Patterns for robust healthchecks

Keep probes local: target localhost or a UNIX socket if applicable
Exit 0 only when the service can handle traffic; non-zero otherwise
Use a stable, fast endpoint like /healthz or /readyz
Prefer exec arrays for simple binaries; use CMD-SHELL for pipes and redirection
Avoid heavy dependencies; busybox wget or nc often suffice

Examples:

# Simple TCP port probe
HEALTHCHECK CMD nc -z 127.0.0.1 8080 || exit 1

# HTTP probe with curl (ensure curl is installed)
HEALTHCHECK CMD curl -fsS http://127.0.0.1/healthz >/dev/null || exit 1

# App-provided check script
COPY healthcheck.sh /usr/local/bin/
HEALTHCHECK --interval=15s CMD ["/usr/local/bin/healthcheck.sh"]

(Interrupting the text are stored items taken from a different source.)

<file path="src/rtl/regb_fifo_chain.sv">
// Register-chain FIFO: DEPTH stages with per-stage valid bits and stage 0 as the head.
// Data falls through to the lowest free stage; sticky overflow/underflow flags are cleared by clr_err.
module regb_fifo_chain #(
  parameter int unsigned WIDTH    = 4,
  parameter int unsigned DEPTH    = 8,
  parameter int unsigned AF_LEVEL = DEPTH - 1,
  parameter int unsigned AE_LEVEL = 1
) (
  input  logic                       clk,
  input  logic                       res_n,
  input  logic [WIDTH-1:0]           si,
  input  logic                       shift_in,
  input  logic                       shift_out,
  input  logic                       clr_err,
  output logic [WIDTH-1:0]           so,
  output logic                       empty,
  output logic                       full,
  output logic                       almost_empty,
  output logic                       almost_full,
  output logic [$clog2(DEPTH+1)-1:0] count,
  output logic                       overflow,
  output logic                       underflow
);

  localparam int unsigned CW = $clog2(DEPTH + 1);

  logic [WIDTH-1:0] data_q  [DEPTH];
  logic [WIDTH-1:0] data_d  [DEPTH];
  logic [WIDTH-1:0] data_sh [DEPTH];
  logic [DEPTH-1:0] valid_q, valid_d, valid_sh;
  logic [CW-1:0]    count_q, count_d;
  logic             overflow_q, overflow_d;
  logic             underflow_q, underflow_d;
  logic             pop_acc, push_acc, placed;

  assign empty        = (count_q == '0);
  assign full         = (count_q == CW'(DEPTH));
  assign almost_empty = (32'(count_q) <= AE_LEVEL);
  assign almost_full  = (32'(count_q) >= AF_LEVEL);
  assign count        = count_q;
  assign so           = data_q[0];
  assign overflow     = overflow_q;
  assign underflow    = underflow_q;

  always_comb begin
    pop_acc  = shift_out & ~empty;
    push_acc = shift_in & (~full | pop_acc);

    data_sh  = data_q;
    valid_sh = valid_q;
    if (pop_acc) begin
      for (int i = 0; i < DEPTH - 1; i++) begin
        data_sh[i] = data_q[i+1];
      end
      data_sh[DEPTH-1] = '0;
      valid_sh         = {1'b0, valid_q[DEPTH-1:1]};
    end

    // Valid stages are contiguous, so the first invalid stage after the shift is the tail.
    data_d  = data_sh;
    valid_d = valid_sh;
    placed  = 1'b0;
    for (int i = 0; i < DEPTH; i++) begin
      if (push_acc && !placed && !valid_sh[i]) begin
        data_d[i]  = si;
        valid_d[i] = 1'b1;
        placed     = 1'b1;
      end
    end

    count_d = count_q + CW'(push_acc) - CW'(pop_acc);

    // clr_err wins over an error raised in the same cycle.
    overflow_d  = clr_err ? 1'b0 : (overflow_q | (shift_in & full & ~shift_out));
    underflow_d = clr_err ? 1'b0 : (underflow_q | (shift_out & empty));
  end

  always_ff @(posedge clk) begin
    if (!res_n) begin
      data_q      <= '{default: '0};
      valid_q     <= '0;
      count_q     <= '0;
      overflow_q  <= 1'b0;
      underflow_q <= 1'b0;
    end else begin
      data_q      <= data_d;
      valid_q     <= valid_d;
      count_q     <= count_d;
      overflow_q  <= overflow_d;
      underflow_q <= underflow_d;
    end
  end

endmodule

</file>
<file path="config.mk">
export PLATFORM = sky130hd
export DESIGN_NAME = regb_fifo_chain
export DESIGN_NICKNAME = d
export VERILOG_FILES = /design/src/rtl/regb_fifo_chain.sv
export SDC_FILE = /design/constraint.sdc
export NUM_CORES = 1
export LEC_CHECK = 0
export CAP_MARGIN = 15
export CORE_MARGIN = 1.5
export CORE_UTILIZATION = 40
export DETAILED_ROUTE_END_ITERATION = 8
export PLACE_DENSITY = 0.65
export SLEW_MARGIN = 15
export SYNTH_ARGS = -nofsm -noshare
export SYNTH_HDL_FRONTEND = slang
export SYNTH_SLANG_ARGS = --single-unit
</file>
<file path="constraint.sdc">
create_clock -name clk -period 5.45 [get_ports clk]
set_clock_uncertainty 0.2 [all_clocks]
set_input_delay 1.09 -clock clk [delete_from_list [all_inputs] [get_ports clk]]
set_output_delay 1.09 -clock clk [all_outputs]
set_load 0.01 [all_outputs]
</file>
==> metrics.cfg <==
[floorplan]
initial_utilization_pct = 41.4
rows = 29
die_w_um = 83.8
core_area_mm2 = 0.00631
fp.dieArea_mm2 = 0.00702
ios = 23
die_h_um = 83.8

[clock_network]
cts_htree_levels = 2
ctsResizeCount = 0
clk_pin_slew_ns = 0.08
cts_made_buffers = 5
cts_hold_buf = 0
clk_path_buf_depth = 2
clkLatencyLatePin_ns = 0.29
postCtsSetupRepairBufs = 0
cts_tree = yes
clkSinkCount = 46
cts_root_buf = clkbuf_8

[finish]
final_cells = 368
multiInputGateArea_mm2 = 0.00151
layout-drive-gt1-share_pct = 8.93
seq_area_um2 = 921
nNetsFinal = 309
synthToLayoutAreaGrowth_pct = 11.1
n_fill_cell = 633
stdcell_area_mm2 = 0.00290
diodes = 0

[grt]
met3_usage_pct = 2.37
grt_pass1_wl_mm = 10.3
grt_max_degree = 38
antenna_found_initial = 0
grt_use_met1_pct = 27.7
grt_overflow = 0
grt_use_total_pct = 17.7
grt_busiest_layer = met1
use_met2_pct = 25.8
grt_pass1_vias = 2007

[min_path]
min_from = underflow$_SDFF_PP0_
hold_path.class = flip-flop to flip-flop

[critical_path]
crit_path_start = count[2]$_SDFF_PN0_
timing.rr.start = count[2]$_SDFF_PN0_
crit_arrival_ns = 2.70
endpoint_kind = output pin
cp_slowest_cell = clkdlybuf4s50_1
path_cells = inv_1 > ha_1 > or3b_1 > clkinv_2 > clkdlybuf4s50_1
worstPathRequired_ns = 4.16
cpPeakStageDelay_ns = 0.62
cp_max_fo = 37
crit_type = flip-flop to output pin
critPathLaunchType = flip-flop

[synthesis]
yosysUniqueCellTypes = 49
synthArstFlopShare_pct = 0
synth_warnings = 0
synth.largest_area_cell = dfxtp_1
synthCells = 282
synthTopCellsByArea = dfxtp_1 35%, mux2i_1 11%, o211ai_1 8.3%
syn_avg_cell_area_um2 = 9.26
ys_seq_area_share_pct = 35.2
syn_area_mm2 = 0.00261
synth.top_cell.area_share_pct = 35.2
synth-edff-count = 0
synth_nets = 300
ys_ff_latch = 46
yosys_most_used_dff = dfxtp_1

[drt]
drt-total-wl_mm = 5.95
vias_per_cell = 5.71
drt_iter0_drc = 236
drc = 0
vias = 2102
firstDrtPassIters = 4
wire_per_inst_um = 16.2
ant_nets = 0

[sta]
finalHoldViolCount = 0
max_freq_mhz = 250
tns_ns = 0
min_period_ns = 3.99
timing.hold.ws_ns = 0.278
relSlewSlack_pct = 43.5
setup_viol_count_final = 0
fin_crit_sh_pct = 73.3
rsz0062_at_grt = false
worst_pin_slew_ns = 0.845
drv_slew = 0

[outcome]
status = complete, no violations

[pwr]
p_leak_nw = 1.18
power.share.clock_pct = 15.9
combPwrFrac_pct = 44.7
fin_total_pwr_mw = 1.24
p_seq_share_pct = 39.3
p_int_mw = 0.760
power.density_mw_per_mm2 = 426
p_sw_mw = 0.477
peakVddDrop_v = 0.000193
sw_frac_of_total_pct = 38.6

[place]
gp_congestion = 0.840
place_area_mm2 = 0.00282
port_buffers = 22
hpwl_mm = 3.89
post-place-cells = 361

[job]
cap_violations = 0

==> power groups by stage <==
stage / clock network (mW) / registers (mW) / logic [mW]
2_1_floorplan: 0 / 0.482 / 0.421
3_3_place_gp: 0 / 0.493 / 0.547
3_5_place_dp: 0 / 0.495 / 0.552
4_1_cts: 0.204 / 0.487 / 0.556
5_1_grt: 0.214 / 0.498 / 0.618
6_report: 0.197 / 0.486 / 0.553
==> routing by layer <==
metal  wire length [um]  vias to the layer above
met5                  0                        -
met2               2750                       34
met3                144                        2
li1                   -                     1058
met1               3020                     1008
met4                 39                        0
==> synth_stat cells, drive strengths merged (2+ instances only) <==
library cell / instances
a211oi: 5
a21boi: 7
a21oi: 15
a22oi: 4
and2: 3
and3: 2
buf: 13
clkbuf: 9
dfxtp: 46
ha: 8
inv: 14
mux2i: 28
nand2: 9
nand2b: 7
nand3: 4
nor2: 2
nor2b: 5
nor3b: 4
nor4b: 5
o211a: 2
o211ai: 29
o21a: 4
o21ai: 12
or3: 29
or3b: 2
==> flip-flops by register name, summed over array words and instances, names as in the netlist <==
| signal | flops |
|---|---|
| count | 4 |
| data_q | 28 |
| overflow | 1 |
| so | 4 |
| underflow | 1 |
| valid_q | 8 |
==> through the flow <==
step	utilization, %	setup slack (ns)
after global routing	46.0	1.26
after detailed placement	44.7	1.51
after floorplan	-	2.35
final	46.0	1.46
after CTS	46.0	1.44
after global placement	44.7	1.56
==> layout make-up <==
| class | count | area share [%] |
|---|---|---|
| clock inverter | 2 | 0.345 |
| multi-input combinational | 199 | 52.1 |
| timing repair buffer | 24 | 8.11 |
| inverter | 15 | 1.98 |
| clock buffer | 5 | 2.37 |
| sequential | 46 | 31.7 |
| tap | 77 | 3.32 |
==> placed cells by master (no fill, tap or decap), types with 3 or more instances in the layout <==
master           synthesis  final
dfxtp_1                 46     46
or3_1                   29     29
o211ai_1                29     29
mux2i_1                 28     28
clkdlybuf4s50_1          0     22
a21oi_1                 14     14
inv_1                   10     10
nand2_1                  8      8
ha_1                     8      8
o21ai_0                  6      6
nand2b_1                 6      6
nor2b_1                  5      5
nor4b_1                  5      5
o21ai_2                  5      5
a211oi_1                 5      5
a21boi_0                 5      5
clkbuf_8                 0      5
inv_2                    4      4
nand3_1                  4      4
nor3b_1                  4      4
o21a_1                   4      4
a22oi_1                  4      4
clkinv_2                 1      3
and2_1                   3      3
==> cells by family after synthesis <==
kind of cell | synth area share, %
AOI/OAI and AO/OA | 23.3
and+or+nand+nor | 18.6
DFF | 35.2
buffers and inverters | 6.85
muxes | 10.7
adders and majority gates | 4.60
xor gates and xnor gates | 0.671
==> worst max-delay path: cells and delay by family, from the launching register on <==
kind	cells	cell delay, ns
buffers and inverters	3	1.24
and+or+nand+nor	1	0.51
DFF	1	0.38
adders and majority gates	1	0.27
==> worst paths after layout <==
kind | end | slack, ns | cells past startpoint
setup reg to reg | count[2]$_SDFF_PN0_ | 2.33 | 12
hold / removal | underflow$_SDFF_PP0_ | 0.28 | 2
hold reg to reg | underflow$_SDFF_PP0_ | 0.28 | 2
setup / recovery | empty | 1.46 | 5
Note: power is estimated with default switching activity, not from simulation.
==> edit 1: new RTL, config.mk and constraints unchanged <==
Change the parameter `DEPTH` from 8 to 4.
--- a/src/rtl/regb_fifo_chain.sv
+++ b/src/rtl/regb_fifo_chain.sv
@@ -3,5 +3,5 @@
 module regb_fifo_chain #(
   parameter int unsigned WIDTH    = 4,
-  parameter int unsigned DEPTH    = 8,
+  parameter int unsigned DEPTH    = 4,
   parameter int unsigned AF_LEVEL = DEPTH - 1,
   parameter int unsigned AE_LEVEL = 1
Ports: changed (resized count); port bits go from 23 to 22. No check against the original RTL was run, so the function may have changed too.
==> edit 1 against the original RTL <==
Wire length is 54% lower; setup slack gained 0.59 ns; area after synthesis down 50%; sequential cell count fell by 21; cell count down 43%; total power shrank 48%; cell area down 47%; sequential power decreased by 47%.
==> edit 1: results (changes against the original RTL) <==
Run status
  • Status: finished, final reports clean

Clock network
  • Clock slew at reported path FFs: 0.13 ns (+0.05 ns)
  • H-tree levels: 1 (-1)
  • Clock root cell: clkbuf_4
  • Clk_lat worst skew: 0.32 ns (+0.03 ns)
  • Number of post-CTS setup repair buffers: 0 (unchanged)
  • Num CTS Buffers: 3 (-2)

Yosys
  • Syn_nets: 167 (-44%)
  • Async set-or-reset flop fraction in the synthesized netlist: 0% (unchanged)
  • Synthesis Warnings: 0 (unchanged)
  • Synth area leaders: dfxtp_1 (38%), nor2_1 (6.3%), mux2i_1 (6.1%)
  • Synth top cells by count: dfxtp_1 (25), nor2_1 (22), nand2_1 (19), or3_1 (9), mux2i_1 (8)
  • Post-synthesis sequential area ratio: 38.3% (+3.0 points)
  • Unique masters post-synth: 36 (-27%)

Global routing
  • Vias in the first global route: 958 (-52%)
  • GRT Overall Usage: 16.3% (-1.4 points)
  • First-pass GRT wire length: 4.44 mm (-57%)
  • Largest net degree at the start of global routing: 23 (-39%)

Critical path
  • Worst path slowest cell: or4b_1
  • CP arrival: 3.44 ns (+0.74 ns)
  • Max incr delay on CP: 0.69 ns (+0.07 ns)
  • Critical R2R Launch: count[1]
  • Worst R2R Setup Slack: 2.45 ns (+0.12 ns)
  • Worst-case reg-to-reg path depth: 8 (-4)
  • Worst-path fanout max: 8 (-78%)
  • Worst R2R End: count[2]

Final layout
  • Share of post-route cells with drive strength above 1: 6.02% (-2.9 points)
  • Nets: 182 (-41%)
  • Flip-flop count of the largest register after layout: 12 (-57%)
  • # fillers: 293 (-54%)

STA
  • Worst slew pin tran: 0.764 ns (-0.0807 ns)

Detailed routing
  • Vias per cell: 5.14 (-10%)
  • Post-Route WL: 2.72 mm (-54%)
  • Iter 0 DRT Violations: 41 (-83%)

Placed design
  • Detailed placer's ending HPWL: 1.84 mm (-53%)
  • GPL Wtd Cong: 0.723 (-14%)
  • PortBufs: 21 (-4.5%)

Pwr
  • Worst VDD drop: 0.233 mV (+21%)
  • Pleak: 0.652 nW (-45%)
  • Net Sw Frac: 38.5% (-0.10 points)

Hold path
  • Worst min-delay path class: flop to flop
  • Hold Path Stages: 2 (unchanged)
## edit 1: cell types whose count changed after synthesis, sizes merged, moves of 7 or more
cell | unedited run | this run
a21boi | 7 | 0
mux2i | 28 | 8
or3 | 29 | 9
nand2 | 9 | 19
a21oi | 15 | 4
nor2 | 2 | 22
o211ai | 29 | 0
dfxtp | 46 | 25
## edit 1: worst max-delay path: cells and delay by family
kind | cells | cell delay, ns
adders and majority gates | 3 | 0.79
buffers and inverters | 2 | 0.55
and+or+nand+nor | 3 | 1.03
## edit 1: final cells by class
| cell class | instances | share of cell area, % |
|---|---|---|
| Multi-Input combinational cell | 108 | 46.5 |
| Tap cell | 44 | 3.58 |
| Clock buffer | 4 | 1.71 |
| Timing Repair Buffer | 21 | 13.7 |
| Sequential cell | 25 | 32.5 |
| Inverter | 8 | 1.95 |
## edit 1: per-layer routing
metal,vias to the layer above,routed length [µm],part of all wire (%),track usage [%]
met5,-,0,0,0
met4,0,19,0.70,3.81
met3,2,93,3.4,4.55
met2,17,1280,47,25.3
met1,505,1330,49,22.5
li1,555,-,-,-
## edit 1: cell families (layout without fill, tap and decap cells)
kind of cell | count (synthesis) | after routing | share of synthesized area [%]
xor gates and xnor gates | 1 | 1 | 0.670
DFF | 25 | 25 | 38.3
muxes | 8 | 8 | 6.12
and+or+nand+nor | 63 | 63 | 22.7
AOI/OAI and AO/OA | 30 | 30 | 18.9
adders and majority gates | 6 | 6 | 6.32
buffers and inverters | 19 | 33 | 6.99
## edit 1: per-stage QoR
step / hold WS, ns / setup slack, ns / instance area (µm²) / instances
2_1_floorplan: 0.243 / 2.34 / 1310 / 152
3_3_place_gp: 0.256 / 1.74 / 1510 / 206
3_5_place_dp: 0.261 / 1.69 / 1510 / 206
4_1_cts: 0.294 / 2.05 / 1540 / 210
5_1_grt: 0.306 / 1.95 / 1540 / 210
6_report: 0.291 / 2.04 / 1540 / 210
## edit 1: worst max path at each step
stage | start | endpoint | slack (ns) | cells past startpoint
4_1_cts | shift_out | count[1] | 2.05 | 8
3_5_place_dp | shift_out | count[1] | 1.69 | 8
5_1_grt | shift_out | count[1] | 1.95 | 8
2_1_floorplan | shift_out | count[1] | 2.34 | 8
3_3_place_gp | shift_out | count[1] | 1.74 | 8
6_report | shift_out | count[1] | 2.04 | 8
## edit 1: power groups by stage
| stage | combinational [mW] | sequential, mW | clock, mW |
|---|---|---|---|
| after floorplan | 0.211 | 0.255 | 0 |
| after detailed placement | 0.303 | 0.263 | 0 |
| after global routing | 0.344 | 0.264 | 0.0922 |
| final | 0.303 | 0.259 | 0.0824 |
| after CTS | 0.304 | 0.259 | 0.0863 |
| after global placement | 0.297 | 0.262 | 0 |
==> edit 2: new RTL, same flow settings <==
Made on the original files. Register the output `count` once more, without a reset; this adds one clock of latency there. The other outputs are not delayed to match.
--- a/src/rtl/regb_fifo_chain.sv
+++ b/src/rtl/regb_fifo_chain.sv
@@ -38,5 +38,7 @@
   assign almost_empty = (32'(count_q) <= AE_LEVEL);
   assign almost_full  = (32'(count_q) >= AF_LEVEL);
-  assign count        = count_q;
+  always_ff @(posedge clk) begin
+    count <= count_q;
+  end
   assign so           = data_q[0];
   assign overflow     = overflow_q;
Behaviour: not the same (a bounded check fails within 4 cycles, from zero or initial values).
==> edit 2 against the original RTL <==
Total power is 13% lower; largest power group is now sequential cells; sequential cell count is 4 higher; area after synthesis is 8.2% higher; register-to-register slack worse by 0.13 ns; fmax is 13% higher; setup slack better by 0.46 ns; wire length is 1.4% lower; cell area is 8.3% higher.
==> edit 2: results (changes against the original RTL) <==
Clock network
  • Clk_lat worst skew: 0.31 ns (+0.02 ns)
  • Clock root cell: clkbuf_8
  • H-tree levels: 2 (unchanged)
  • Post_cts resized: 0 (unchanged)
  • Clock slew at reported path FFs: 0.10 ns (+0.02 ns)

Detailed routing
  • WL per Instance: 14.2 µm (-12%)
  • Met1 wire length: 2.98 mm (-1.2%)
  • Via Count: 2271 (+8.0%)
  • Iter 0 DRT Violations: 227 (-3.8%)
  • Met3 routed WL: 345 µm (+140%)
  • Met2 Wirelength: 2.48 mm (-9.7%)

Pwr
  • Pleak: 1.33 nW (+13%)
  • Worst VDD drop: 0.181 mV (-6.0%)

Final layout
  • Biggest regs: data_q (28), valid_q (8)
  • # fillers: 680 (+7.4%)
  • Nets: 335 (+8.4%)
  • Share of post-route cells with drive strength above 1: 9.12% (+0.18 points)
  • Post-Layout Cell Count: 414 (+13%)

Hold path
  • Worst min-delay path class: flop to flop

STA
  • Slew Limit Headroom: 38.3% (-5.3 points)
  • Min Tclk post-route: 3.54 ns (-0.456 ns)
  • Total negative slack: 0 ns (unchanged)
  • Worst hold slack: 0.189 ns (-0.0894 ns)

Yosys
  • Async set-or-reset flop fraction in the synthesized netlist: 0% (unchanged)
  • Synth top cells by count: dfxtp_1 (50), a21boi_0 (40), o21ai_0 (33), and3_1 (29), mux2i_1 (28)
  • Synth area leaders: dfxtp_1 (35%), a21boi_0 (11%), mux2i_1 (9.9%)
  • Syn_nets: 331 (+10%)
  • Unique masters post-synth: 47 (-4.1%)
  • Gate Count Post-Synth: 313 (+11%)
  • Dominant synthesized flop cell: dfxtp_1
  • Post-synthesis sequential area ratio: 35.4% (+0.15 points)

Global routing
  • GRT Overall Usage: 16.6% (-1.2 points)
  • Vias in the first global route: 2093 (+4.3%)
  • First-pass GRT wire length: 10.0 mm (-2.8%)
  • Largest net degree at the start of global routing: 68 (+79%)

Placed design
  • GPL Wtd Cong: 0.916 (+9.0%)
  • Pre-CTS setup slack: 1.68 ns (+0.170 ns)
  • Detailed placer's ending HPWL: 3.94 mm (+1.2%)

Run status
  • Status: finished, final reports clean

Critical path
  • Worst R2R Setup Slack: 2.20 ns (-0.13 ns)
  • CP arrival: 2.25 ns (-0.45 ns)
  • Max incr delay on CP: 0.56 ns (-0.06 ns)
  • Worst-path fanout max: 8 (-78%)
edit 2: changes by cell type in the layout (fill, tap and decap cells not counted), moves of 5 or more:
cell	change
a21boi_0	+35
o21ai_0	+27
and3_1	+27
o2111ai_1	+5
o211ai_1	-29
or3_1	-29
edit 2: logic make-up after synthesis:
kind of cell | after synthesis | share of synthesized area (%)
AOI/OAI and AO/OA | 115 | 29.1
xor gates and xnor gates | 2 | 0.620
adders and majority gates | 9 | 4.25
buffers and inverters | 42 | 6.77
DFF | 50 | 35.4
muxes | 28 | 9.91
and+or+nand+nor | 67 | 14.0
edit 2: cell type report:
cell class | count | share of cell area, %
clock buffers | 6 | 2.63
clock inverters | 2 | 0.398
well taps | 96 | 3.82
inverters | 14 | 1.67
repair buffers | 25 | 7.57
flip-flops and latches | 50 | 31.9
multi-input cells | 221 | 52.1
edit 2: stage by stage:
| step | total power, mW | instance area (µm²) |
|---|---|---|
| detailed placement | 0.851 | 3050 |
| floorplan | 0.745 | 2830 |
| global route | 1.15 | 3140 |
| finish | 1.07 | 3140 |
| global placement | 0.848 | 3050 |
| CTS | 1.08 | 3140 |
edit 2: worst paths after layout:
check	from	cells past startpoint	end
worst max register to register	count_q[2]	12	count_q[2]
worst min-delay path	count_q[2]	0	count[2]
worst max-delay path	count_q[2]	5	empty
worst min register to register	count_q[2]	0	count[2]
edit 2: per-layer routing:
layer  vias up  track usage [%]
met1      1058             24.7
li1       1149                -
met3         6             2.75
met4         0             4.40
met5         -                0
met2        58             24.6
edit 2: where the power goes:
part / switching [mW] / internal, mW
sequential: 0.0243 / 0.402
clock: 0.128 / 0.102
combinational: 0.256 / 0.161
total: 0.409 / 0.665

healthcheck.sh should be small, fast, and end with exit 0 on success.

Pitfalls to avoid

Using hostnames/ports that are only valid from other containers; the healthcheck runs inside the target container
Depending on external services for health; prefer checking only what this container controls
Returning success on partial failures; keep semantics strict
Using bashisms on alpine busybox sh (e.g., [[); either install bash or rewrite for POSIX sh
Forgetting start-period for apps with long cold starts
Not failing explicitly; ensure the command ends with || exit 1 when using pipes

Performance notes

Every healthcheck spawns a process; too-frequent checks waste CPU and I/O
Reasonable defaults: interval 10–30s, timeout 2–5s, retries 3
Use lightweight tools (wget -q, nc -z) and cheap endpoints
Avoid disk writes, large payloads, or TLS handshakes unless necessary
In high-density hosts, stagger intervals across services to reduce bursts

When to disable healthchecks

For pure batch/one-shot jobs (they exit anyway)
When an orchestrator already performs equivalent checks externally

Disable with:

HEALTHCHECK NONE

Tiny FAQ

My container runs but is unhealthy. What is the difference?
- Running means the process is alive. Healthy means your probe says it is ready. They are independent.
Should the probe check dependencies (DB, cache)?
- Prefer checking the container’s own readiness. If you must check dependencies, make it fast and resilient.
How do I gate startup on a healthy dependency in compose?
- Use depends_on: condition: service_healthy and define a healthcheck for the dependency.
Why does a pipe succeed but the health is unhealthy?
- Without set -o pipefail, only the last command’s exit code is used. Use CMD-SHELL and add || exit 1.
How do I view the last failures?
- docker inspect <ctr> | jq '.State.Health.Log' shows timestamped entries with exit code and output.